Delaware state Sen. Sarah McBride has, in her own account, already lived “a lot of life” in 30 years. If you know only a small part of McBride’s trail-blazing story, you know that’s an understatement. Her victory in the 2020 election cemented her status as the highest-ranking openly transgender elected official in United States history. Prior to that, McBride had already broken barriers in 2016 as the first openly transgender person to speak at a major political party’s national convention. Oh, and she penned a memoir Tomorrow Will Be Different, which comes highly recommended by none other than Vice President Kamala Harris.

But there’s more to McBride’s incredible journey — one filled with love, loss, and intense loyalty to her community — than the highlight reel of historic wins. Senator McBride (or Sarah, as she insists I call her) is a defiantly optimistic person not in spite of her intense journey, but because of it. “I’m representing the district that I was born and raised in,” McBride told POPSUGAR with a sense of genuine wonder, speaking from her childhood home in Delaware. “I still walk around these communities and neighborhoods and quite literally tear up at the fact that I have the privilege of representing a community I love as my authentic self.”

As yet another Pride Month kicks off, we spoke with Sen.
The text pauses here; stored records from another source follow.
`config.mk`:
```
export PLATFORM = sky130hd
export DESIGN_NAME = ptm_queue
export DESIGN_NICKNAME = d
export VERILOG_FILES = /design/src/rtl/ptm_pkg.sv /design/src/rtl/ptm_queue.sv
export SDC_FILE = /design/constraint.sdc
export NUM_CORES = 1
export LEC_CHECK = 0
export ABC_AREA = 1
export BUFFER_PORTS_ARGS = -buffer_cell sky130_fd_sc_hd__clkbuf_2
export CORE_ASPECT_RATIO = 1.2
export CORE_MARGIN = 2
export CORE_UTILIZATION = 46
export CTS_BUF_LIST = sky130_fd_sc_hd__clkbuf_16
export DETAILED_ROUTE_END_ITERATION = 8
export PLACE_DENSITY = 0.82
export SETUP_SLACK_MARGIN = 0.3
export SLEW_MARGIN = 20
export SYNTH_ARGS = -nofsm -noshare
export SYNTH_HDL_FRONTEND = slang
export SYNTH_SLANG_ARGS = --single-unit
```
`constraint.sdc`:
```
create_clock -name clk -period 10.51 [get_ports clk]
set_input_delay 3.153 -clock clk [delete_from_list [all_inputs] [get_ports clk]]
set_output_delay 3.153 -clock clk [all_outputs]
set_load 0.005 [all_outputs]
```
`src/rtl/ptm_pkg.sv`:
```
// shared types, codes and constants of the page table mapper
`timescale 1ns / 1ps
`default_nettype none

package ptm_pkg;

    localparam int TABLE_FRAMES_DEF = 64;
    localparam int IDX_W            = 9;
    localparam int ENTRIES          = 512;
    localparam int PN_W             = 40;
    localparam int S_DATA_W         = 168;
    localparam int M_DATA_W         = 88;
    localparam int QUEUE_DEPTH      = 2;

    localparam logic [1:0] OP_MAP_4K = 2'd0;
    localparam logic [1:0] OP_MAP_2M = 2'd1;
    localparam logic [1:0] OP_MAP_1G = 2'd2;

    localparam logic [1:0] STS_OK       = 2'd0;
    localparam logic [1:0] STS_NO_TABLE = 2'd1;
    localparam logic [1:0] STS_OUTSIDE  = 2'd2;

    localparam logic [51:0] MASK_4K   = 52'hF_FFFF_FFFF_F000;
    localparam logic [51:0] MASK_2M   = 52'hF_FFFF_FFE0_0000;
    localparam logic [51:0] MASK_1G   = 52'hF_FFFF_C000_0000;
    localparam logic [63:0] HUGE_BIT  = 64'h80;
    localparam logic [11:0] LINK_BITS = 12'h007;

    // one decoded mapping request
    typedef struct packed {
        logic [2:0][IDX_W-1:0] walk_idx;
        logic [1:0]            walks;
        logic [IDX_W-1:0]      leaf_idx;
        logic [63:0]           leaf_value;
    } cmd_t;

    typedef struct packed {
        logic [6:0]       tables_used;
        logic [63:0]      leaf_value;
        logic [IDX_W-1:0] leaf_index;
        logic [5:0]       leaf_table;
        logic [1:0]       status;
    } res_t;

endpackage

`default_nettype wire

```
`src/rtl/ptm_queue.sv`:
```
// short command queue between the decoder and the table walker
`timescale 1ns / 1ps
`default_nettype none

module ptm_queue
    import ptm_pkg::*;
(
    input  wire logic clk,
    input  wire logic rst_n,
    input  wire logic push,
    input  cmd_t      push_cmd,
    output logic      full,
    input  wire logic pop,
    output logic      valid,
    output cmd_t      head
);

    localparam int PW = $clog2(QUEUE_DEPTH);
    localparam int CW = $clog2(QUEUE_DEPTH + 1);

    cmd_t            slot_reg [QUEUE_DEPTH];
    logic [PW-1:0]   wr_ptr_reg;
    logic [PW-1:0]   rd_ptr_reg;
    logic [CW-1:0]   count_reg;

    assign full  = (count_reg == CW'(QUEUE_DEPTH));
    assign valid = (count_reg != '0);
    assign head  = slot_reg[rd_ptr_reg];

    always_ff @(posedge clk)
    begin
        if (push)
        begin
            slot_reg[wr_ptr_reg] <= push_cmd;
        end
    end

    always_ff @(posedge clk or negedge rst_n)
    begin
        if (!rst_n)
        begin
            wr_ptr_reg <= '0;
            rd_ptr_reg <= '0;
            count_reg  <= '0;
        end
        else
        begin
            if (push)
            begin
                wr_ptr_reg <= (wr_ptr_reg == PW'(QUEUE_DEPTH - 1)) ? '0 : wr_ptr_reg + 1'b1;
            end
            if (pop)
            begin
                rd_ptr_reg <= (rd_ptr_reg == PW'(QUEUE_DEPTH - 1)) ? '0 : rd_ptr_reg + 1'b1;
            end
            case ({push, pop})
                2'b10:   count_reg <= count_reg + 1'b1;
                2'b01:   count_reg <= count_reg - 1'b1;
                default: count_reg <= count_reg;
            endcase
        end
    end

endmodule

`default_nettype wire

```
==> Word-level counts from Yosys, hierarchy flattened <==
Memories as Yosys holds them, arrays and structs flattened.
Index checks and enable logic that the tools add are counted.
{ "classes": {"addsub": 4, "eq_ne": 3, "mux": 5, "n_reduce_logical": 2} }
{ "op_table": {"columns": ["op", "count"], "rows": [
  ["equality test 2 bit, second input constant", 2],
  ["2-to-1 mux 1 bit", 4],
  ["case mux 2 bit (2 select lines)", 1],
  ["nonzero test 2 bit", 2],
  ["adder 1 bit, second input constant", 2],
  ["adder 2 x 1 -> 2 bit, second input constant", 1],
  ["equality test 2 x 1 -> 1 bit, second input constant", 1],
  ["subtractor 2 x 1 -> 2 bit, second input constant", 1]
]} }
{ "totals": {"regBits": 4, "mem_bits_rw": 204, "input_bits": 106, "wordCells": 18, "n_memories": 1} }
{ "memory_table": {"columns": ["memory", "words", "word_bits", "read_ports", "rd_clocked_by_memory_dff", "write_ports", "line_no", "source"], "rows": [
  ["slot_reg", 2, 102, 1, 0, 1, "ptm_queue.sv:21", "cmd_t slot_reg [QUEUE_DEPTH];"]
]} }

==> Logic depth before layout (Yosys ltp) <==
Gate-level depths: netlist (run 1).
{ "logic_depth": {"depth_word": 2, "ltp_mapped": 7} }

==> Worst setup path after synthesis (run 1) <==
Ideal clock, no wire load.
{ "synth_path": {"path_kind": "input to register", "from": "in push", "to": "mem slot_reg[0][0] (netlist name) (enable)", "t_arrival_ns": 7.485, "t_required_ns": 9.944, "setup_slack_ns": 2.458, "path_stages": 2, "cell_sequence": "inv_1 > nor2_1"} }
{ "synth_between": {"elab_chain_len": 2} }
{ "synth_lines": {"columns": ["element", "line_no", "source"], "rows": [
  ["start, declared", "ptm_queue.sv:10", "input wire logic push,"],
  ["2-to-1 mux 1 bit", "ptm_queue.sv:32", "if (push)"],
  ["2-to-1 mux 1 bit (not written as such)", "ptm_queue.sv:34", "slot_reg[wr_ptr_reg] <= push_cmd;"],
  ["end, declared", "ptm_queue.sv:21", null]
]} }
No other way between the ends.

==> results of run 1 <==
## cells in the mapped netlist
| master | count | area share, % |
|---|---|---|
| edfxtp_1 | 204 | 77 |
| inv_1 | 108 | 5.1 |
| nand2_1 | 108 | 5.1 |
| o21ai_2 | 50 | 5.5 |
| o21ai_0 | 43 | 2.7 |
| buf_6 | 13 | 1.8 |
| o21ai_1 | 9 | 0.56 |
| buf_4 | 4 | 0.38 |
| clkbuf_1 | 4 | 0.19 |
| dfrtp_1 | 4 | 1.3 |
| nor2_1 | 2 | 0.094 |
| xor2_1 | 2 | 0.22 |
| buf_2 | 1 | 0.062 |
| buf_8 | 1 | 0.19 |
| ha_1 | 1 | 0.16 |
| nand3_1 | 1 | 0.062 |
| nand4_1 | 1 | 0.078 |
| xnor2_1 | 1 | 0.11 |
## cell families after synthesis
family                     Yosys count  share of synthesized area [%]
and+or+nand+nor                    112                           5.30
DFF                                208                           77.8
buffers and inverters              131                           7.71
xor gates and xnor gates             3                          0.328
adders and majority gates            1                          0.156
AOI/OAI and AO/OA                  102                           8.72
## stage by stage
stage / utilization, % / instance area [um2] / power, mW
5_1_grt: 57.5 / 9770 / 2.67
3_3_place_gp: 53.9 / 9160 / 1.87
3_5_place_dp: 53.9 / 9160 / 1.90
6_report: 57.5 / 9770 / 2.52
2_1_floorplan: - / 8000 / 1.65
4_1_cts: 57.5 / 9770 / 2.56
## layout by cell type, fill, tap and decap left out
| master | count |
|---|---|
| clkbuf_2 | 209 |
| edfxtp_1 | 204 |
| inv_1 | 111 |
| nand2_1 | 108 |
| o21ai_2 | 50 |
| o21ai_0 | 43 |
| clkbuf_16 | 21 |
| o21ai_1 | 9 |
| clkinv_1 | 8 |
| buf_4 | 5 |
| dfrtp_1 | 3 |
| xor2_1 | 2 |
| inv_4 | 1 |
| nor2_1 | 1 |
| nor2_4 | 1 |
| xnor2_1 | 1 |
| nand3_1 | 1 |
| nand4_1 | 1 |
| ha_1 | 1 |
| bufinv_16 | 1 |
| clkinv_4 | 1 |
| dfrtp_4 | 1 |
## worst max-delay path by stage
stage	to	slack [ns]
finish	head[101]	4.85
global route	head[13]	4.67
CTS	head[12]	4.84
detailed placement	head[12]	5.35
global placement	head[89]	5.39
floorplan	slot_reg[0][0]$_DFFE_PP_	2.46
## area by class of cell
class	instances	area share [%]
clock buffers	21	5.38
clock inverters	14	0.858
inverters	108	4.18
multi-input cells	218	12.0
flip-flops and latches	208	63.8
well taps	216	2.77
repair buffers	214	11.1
## metal layers
layer / part of all wire, % / wire [um] / vias up / GRT usage [%]
li1: - / - / 2317 / -
met1: 37 / 5350 / 2184 / 17.2
met2: 53 / 7610 / 172 / 27.7
met3: 7.1 / 1020 / 30 / 3.96
met4: 2.3 / 327 / 0 / 5.28
met5: 0 / 0 / - / 0
## power breakdown
group          switching [mW]  internal [mW]  total (mW)
clock                   0.276          0.383       0.659
sequential             0.0580           1.10        1.16
combinational           0.435          0.265       0.700
## worst min-delay path: cells and delay by family (launching register included)
kind             cells  cell delay (ns)
and+or+nand+nor      2             0.10
DFF                  1             0.35
==> run metrics, run 1 <==
Placed Instances=964; Worst Hold Path Cells=2; DR WL/cell=14.3 um; CTS Buf Count=20; max-slew violation count=0; I/O Pins=210; register area=6230 um2; max reg flops=204; Crit path depth=3; post-synth cell types=18; headroom to the max-slew limit=32.1%; post-layout minimum cycle time=5.66 ns; Hold Violations, Final=0; Crit Path Max Fanout=109; cell family with most CP delay=buffers and inverters; post-CTS setup buffers=0; crit path DAT=2.51 ns; Die Ht=149 um; peak supply drop=172 uV; Hold Path Class=reg2reg; Via density=4.71; Synth Instances=557; Synth Warn #=0; largest net degree at the start of global routing=110; critical path's slowest cell=buf_4; ratio of cells with drive above 1 in the final layout=37.0%; status=completed; worst reg2reg startpoint=wr_ptr_reg$_DFFE_PN0P_; clk root buf=clkbuf_16; H-tree levels=1; Hold Path Sink=count_reg[1]$_DFFE_PN0P_; Crit Path Category=reg2out; area occupied by multi-input gates=1170 um2; CTS tree=built; CP Capture Type=output port; DIE AREA=18500 um2; antenna viol nets, final=0; Starting Density=47.1%; CTS Sinks=208; Max Buffers Root-to-Sink=3; drc violations=0; DIE WIDTH=124 um; register area share after synthesis=77.8%; Buffers on Ports=209; final setup TNS=0 ns; HP Start=count_reg[1]$_DFFE_PN0P_; Layout fillers=1329; vias in the first global route=4795; # rows=52; synthesis-stage register bit count=208; Max Cap Violations=0; Layout Nets=877; hpwl dp=9600 um; # diodes=0; R2R Setup Slk=8.34 ns; global-route wire length before repair=22500 um; Post-Syn Nets=664; Crit path buffers/inverters=2; core area=17000 um2; Slew @ Worst Pin=1.02 ns; Post-Place Worst Slack=5.35 ns; Pre-Repair DR Iteration Count=4; Worst Slack Setup Final=4.85 ns; clk_lat worst skew=0.48 ns; P_leak=4.22 nW; Syn Std Cell Area=8000 um2; Final Non-Filler Cells=999; pwr/cell area=258 nW/um2; CTS Hold Bufs=0; total grt overflow=0; Req. time, crit path=7.36 ns; Startpoint Class=flip-flop; Worst Reg-to-Reg Cells=3; Iteration-0 DRC Markers=321; via count=4703; Avg Inst Size Synth=14.4 um2; final WL=14300 um; placer congestion estimate=0.767; Fmax=0.177 GHz; Global Route Usage Sum=15.1%; Hold WS=0.479 ns; Cell Chain, Critical Path=buf_4 > o21ai_0 > clkbuf_2; Worst-path clk slew=0.06 ns; Layout area overhead=22.1%; crit share post-route=53.9%; CP startpoint=rd_ptr_reg$_DFFE_PN0P_; initial antenna violation count=0; RSZ-0062 raised after global routing=false; r2r endpoint=slot_reg[1][1]$_DFFE_PP_; Setup Viol. Count Final=0; Fin Clk Skew=0.00965 ns; max incr delay on CP=0.79 ns; post_cts resized=0
Note: power is estimated with default switching activity, not from simulation.
==> inputs of run 2 (changes only) <==
==> constraint.sdc (replaced) <==
create_clock -name clk -period 5.55 [get_ports clk]
set_input_delay 1.665 -clock clk [delete_from_list [all_inputs] [get_ports clk]]
set_output_delay 1.665 -clock clk [all_outputs]
set_load 0.005 [all_outputs]
==> run 2 against run 1 <==
Clock skew about the same. Global-route usage decreased by 0.28 points. Non-clock buffer count increased by 1. Sequential share of layout area about the same. Clock power increased by 85%. Count of clock-buffer cells in the layout unchanged. Hold slack improved by 0.013 ns. Register-to-register slack got worse by 4.9 ns. Cell count increased by 0.10%. Power increased by 89%. Combinational power increased by 86%. Sequential power increased by 92%.
==> run metrics, run 2 (synthesis gave the netlist of run 1 again) <==
status=completed (unchanged); part of the power in registers=47.0% (was 46.1%); Final Power=4.75 mW (was 2.52 mW); Global Route Usage Sum=14.9% (was 15.1%); Worst Reg-to-Reg Cells=2 (was 3); Crit Path Max Fanout=115 (was 109); commonest non-fill, non-tap cell in the layout=clkbuf_2 (unchanged); Starting Density=47.1% (unchanged); Cell Chain, Critical Path=buf_12 > nand2_1 > o21ai_2 > clkbuf_2 (was buf_4 > o21ai_0 > clkbuf_2); critical path's slowest cell=dfrtp_4 (was buf_4); core area=17000 um2 (unchanged); r2r endpoint=slot_reg[0][31]$_DFFE_PP_ (was slot_reg[1][1]$_DFFE_PP_); Crit path depth=4 (was 3); Layout area overhead=22.1% (about the same); Die Ht=149 um (unchanged); CP Capture Type=output port (unchanged); Clock power frac=25.6% (was 26.2%); Pre-Repair DR Iteration Count=4 (unchanged); Max Cap Violations=0 (unchanged); Crit path buffers/inverters=2 (unchanged); Crit Path Category=reg2out (unchanged); pwr/cell area=486 nW/um2 (was 258 nW/um2); Hold Violations, Final=0 (unchanged); Iteration-0 DRC Markers=188 (was 321); global-route wire length before repair=22100 um (was 22500 um); R2R Setup Slk=3.49 ns (was 8.34 ns); cell family with most CP delay=flip-flops (was buffers and inverters); DIE WIDTH=124 um (unchanged); total grt overflow=0 (unchanged); CTS Sinks=208 (unchanged); CP Capture Point=head[34] (was head[101]); Post-Place Worst Slack=2.03 ns (was 5.35 ns); CP startpoint=rd_ptr_reg$_DFFE_PN0P_ (unchanged); post-CTS setup buffers=0 (unchanged); CTS Buf Count=21 (was 20); Fin Clk Skew=0.00940 ns (was 0.00965 ns); GRT met3 Usage=3.53% (was 3.96%); placed cell areas=9180 um2 (was 9160 um2); Most Crowded Layer GR=met2 (unchanged); hpwl dp=9850 um (was 9600 um); DIE AREA=18500 um2 (unchanged); switching part of the total=31.0% (was 30.5%); CTS tree=built (unchanged); Buffers on Ports=209 (unchanged); # diodes=0 (unchanged); max incr delay on CP=0.88 ns (was 0.79 ns); Req. time, crit path=3.88 ns (was 7.36 ns); crit share post-route=71.0%; final WL=14300 um (about the same); Worst Hold Path Cells=2 (unchanged); clk root buf=clkbuf_16 (unchanged); Via density=4.71 (about the same); global routing usage on met2=28.5% (was 27.7%); Fmax=0.254 GHz; headroom to the max-slew limit=46.7% (was 32.1%); Layout fillers=1356 (was 1329); crit path DAT=2.28 ns (was 2.51 ns); max-slew violation count=0 (unchanged); ratio of cells with drive above 1 in the final layout=37.4% (was 37.0%); peak supply drop=299 uV (was 172 uV); P_leak=4.23 nW (was 4.22 nW); I/O Pins=210 (unchanged); H-tree levels=1 (unchanged); Startpoint Class=flip-flop (unchanged); Layout Nets=879 (was 877); vias in the first global route=4703 (was 4795); RSZ-0062 raised after global routing=false (unchanged); switching power=1.47 mW (was 0.769 mW); post_cts resized=0 (unchanged); clk_lat worst skew=0.48 ns (about the same); combinational share of power=27.4% (was 27.8%); Max Buffers Root-to-Sink=3 (unchanged); antenna viol nets, final=0 (unchanged); # rows=52 (unchanged); Cell Int Power=3.28 mW (was 1.75 mW); Slew @ Worst Pin=0.798 ns (was 1.02 ns); max reg flops=204 (unchanged); largest net degree at the start of global routing=116 (was 110); post-layout minimum cycle time=3.94 ns; Setup Viol. Count Final=0 (unchanged); final setup TNS=0 ns (unchanged); worst reg2reg startpoint=wr_ptr_reg$_DFFE_PN0P_ (unchanged); via count=4706 (was 4703); drc violations=0 (unchanged); most frequent cells in the layout=clkbuf_2, edfxtp_1, inv_1 (unchanged); placer congestion estimate=0.806 (was 0.767); Hold Path Class=reg2reg (unchanged); Worst Slack Setup Final=1.61 ns (was 4.85 ns); cell area after layout=9770 um2 (about the same); global routing usage on met1=16.0% (was 17.2%); DR WL/cell=14.3 um (about the same); Worst-path clk slew=0.06 ns (about the same); initial antenna violation count=0 (unchanged); CTS Hold Bufs=0 (unchanged)
## run 2: cell count changes in the layout (fill, tap and decap cells not counted), sizes merged
cell    change
buf         +1
bufinv      -1
inv         +1
## run 2: final cells by class
cell class                 instances  area (um2)  area share [%]
timing repair buffer             215        1100            11.3
multi-input combinational        218        1170            12.0
tap                              216         270            2.76
inverter                         108         408            4.17
sequential                       208        6230            63.7
clock buffer                      21         526            5.38
clock inverter                    14        68.8           0.704
## run 2: per-layer routing
metal  wire [um]  up-vias
met4         362        0
li1            -     2318
met1        5270     2186
met2        7700      169
met5           0        -
met3         964       33
## run 2: power by group through the flow
stage | combinational (mW) | clock, mW | sequential [mW]
after floorplan | 0.909 | 0 | 2.20
after CTS | 1.34 | 1.25 | 2.24
after global placement | 1.30 | 0 | 2.25
final | 1.30 | 1.22 | 2.23
after detailed placement | 1.34 | 0 | 2.27
after global routing | 1.46 | 1.30 | 2.27
## run 2: per-stage QoR
| stage | hold WS [ns] | utilization (%) | instances |
|---|---|---|---|
| after floorplan | 0.442 | - | 557 |
| after global placement | 0.457 | 54.1 | 965 |
| after detailed placement | 0.488 | 54.1 | 965 |
| after CTS | 0.502 | 57.6 | 1000 |
| after global routing | 0.530 | 57.6 | 1000 |
| final | 0.492 | 57.6 | 1000 |
## run 2: worst min path at each step
stage | slack [ns] | endpoint | startpoint
after floorplan | 0.44 | count_reg[1]$_DFFE_PN0P_ | count_reg[1]$_DFFE_PN0P_
after global placement | 0.46 | count_reg[1]$_DFFE_PN0P_ | count_reg[1]$_DFFE_PN0P_
after detailed placement | 0.49 | count_reg[1]$_DFFE_PN0P_ | count_reg[1]$_DFFE_PN0P_
after CTS | 0.50 | count_reg[1]$_DFFE_PN0P_ | count_reg[1]$_DFFE_PN0P_
after global routing | 0.53 | count_reg[1]$_DFFE_PN0P_ | count_reg[1]$_DFFE_PN0P_
final | 0.49 | count_reg[1]$_DFFE_PN0P_ | count_reg[1]$_DFFE_PN0P_
## run 2: tightest hold or removal path: cells and delay by family, from the launching register on
| family | cells | cell delay (ns) |
|---|---|---|
| simple gates | 2 | 0.11 |
| flops | 1 | 0.35 |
McBride about the lessons she’s learned as a part of the LGBTQ+ community and the wisdom she’d share with her younger self, if she could go back in time.

POPSUGAR: We watched your CBS interview, and you spoke about feeling from a young age as though you just didn’t quite feel like yourself. Could you expand on that?
Sen. Sarah McBride: One of the challenges cis folks have when talking about gender identity is it’s hard to understand what it feels like to have a gender identity that differs from your sex assigned at birth, or to be trans and in the closet. From as early an age as I can remember, I remember feeling this unshakeable homesickness. I didn’t quite understand that there were other people like me, I didn’t understand that there was anything I could do about this feeling, I didn’t understand why I knew I was a girl at a young age, but I knew it. I knew that the only instances where that homesickness began to diminish were moments when I was in some small way presenting and being perceived as myself.
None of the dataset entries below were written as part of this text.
### config.mk
export PLATFORM = sky130hd
export DESIGN_NAME = ptm_front
export DESIGN_NICKNAME = d
export VERILOG_FILES = /design/src/rtl/ptm_pkg.sv /design/src/rtl/ptm_front.sv
export SDC_FILE = /design/constraint.sdc
export NUM_CORES = 1
export LEC_CHECK = 0
export BUFFER_PORTS_ARGS = -buffer_cell sky130_fd_sc_hd__buf_2
export CAP_MARGIN = 20
export CORE_AREA = 2 2 108 110
export DETAILED_ROUTE_END_ITERATION = 8
export DIE_AREA = 0 0 110 112
export PLACE_DENSITY = 0.48
export SYNTH_ARGS = -nofsm -noshare
export SYNTH_HDL_FRONTEND = slang
export SYNTH_SLANG_ARGS = --single-unit
export TNS_END_PERCENT = 50
### constraint.sdc
create_clock -name vclk -period 2.9
set_clock_uncertainty 0.15 [all_clocks]
set_input_delay 0.725 -clock vclk [all_inputs]
set_output_delay 0.725 -clock vclk [all_outputs]
set_load 0.02 [all_outputs]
I remember when I was about five, I was playing with my friends Courtney and Stephanie. We would always play dress up in their back play room on the second floor far away from parents, and they had Disney princess dresses. I remember dressing up as Cinderella in those Disney princess dresses at a young age and in those moments that homesickness would begin to disappear. Of course, that proverbial stroke of midnight would hit, and I’d have to go back to being a role that everyone perceived me as.
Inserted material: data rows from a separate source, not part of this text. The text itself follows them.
<file path="config.mk">
export PLATFORM = sky130hd
export DESIGN_NAME = msp_forest
export DESIGN_NICKNAME = d
export VERILOG_FILES = /design/src/sv/msp_pkg.sv /design/src/sv/msp_forest.sv
export VERILOG_INCLUDE_DIRS = /design/src /design/src/sv
export SDC_FILE = /design/constraint.sdc
export NUM_CORES = 2
export LEC_CHECK = 0
export ABC_AREA = 1
export BUFFER_PORTS_ARGS = -buffer_cell sky130_fd_sc_hd__buf_2
export CAP_MARGIN = 20
export CORE_MARGIN = 5
export CORE_UTILIZATION = 34
export CTS_CLUSTER_SIZE = 12
export DETAILED_ROUTE_END_ITERATION = 10
export PLACE_DENSITY_LB_ADDON = 0.1
export SLEW_MARGIN = 10
export SYNTH_ARGS = -nofsm -noshare
export SYNTH_HDL_FRONTEND = slang
export SYNTH_SLANG_ARGS = --single-unit
</file>
<file path="constraint.sdc">
create_clock -name clk -period 14.2 [get_ports clk]
set_input_delay 2.84 -clock clk [delete_from_list [all_inputs] [get_ports clk]]
set_output_delay 2.84 -clock clk [all_outputs]
set_load 0.01 [all_outputs]
</file>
It wasn’t until I was about 11 that I really found out there were other people like me, and that there was something I could do about this piece of information that I thought about probably almost every single waking hour of every single day. I was watching the sitcom Just Shoot Me! with my mother and during the course of an episode, a guest character was revealed to be transgender. None of the characters knew she was trans, but the audience did, and she was beautiful. The reoccurring gag of the episode was that every time someone would express any kind of interest in her, the laugh track would cue.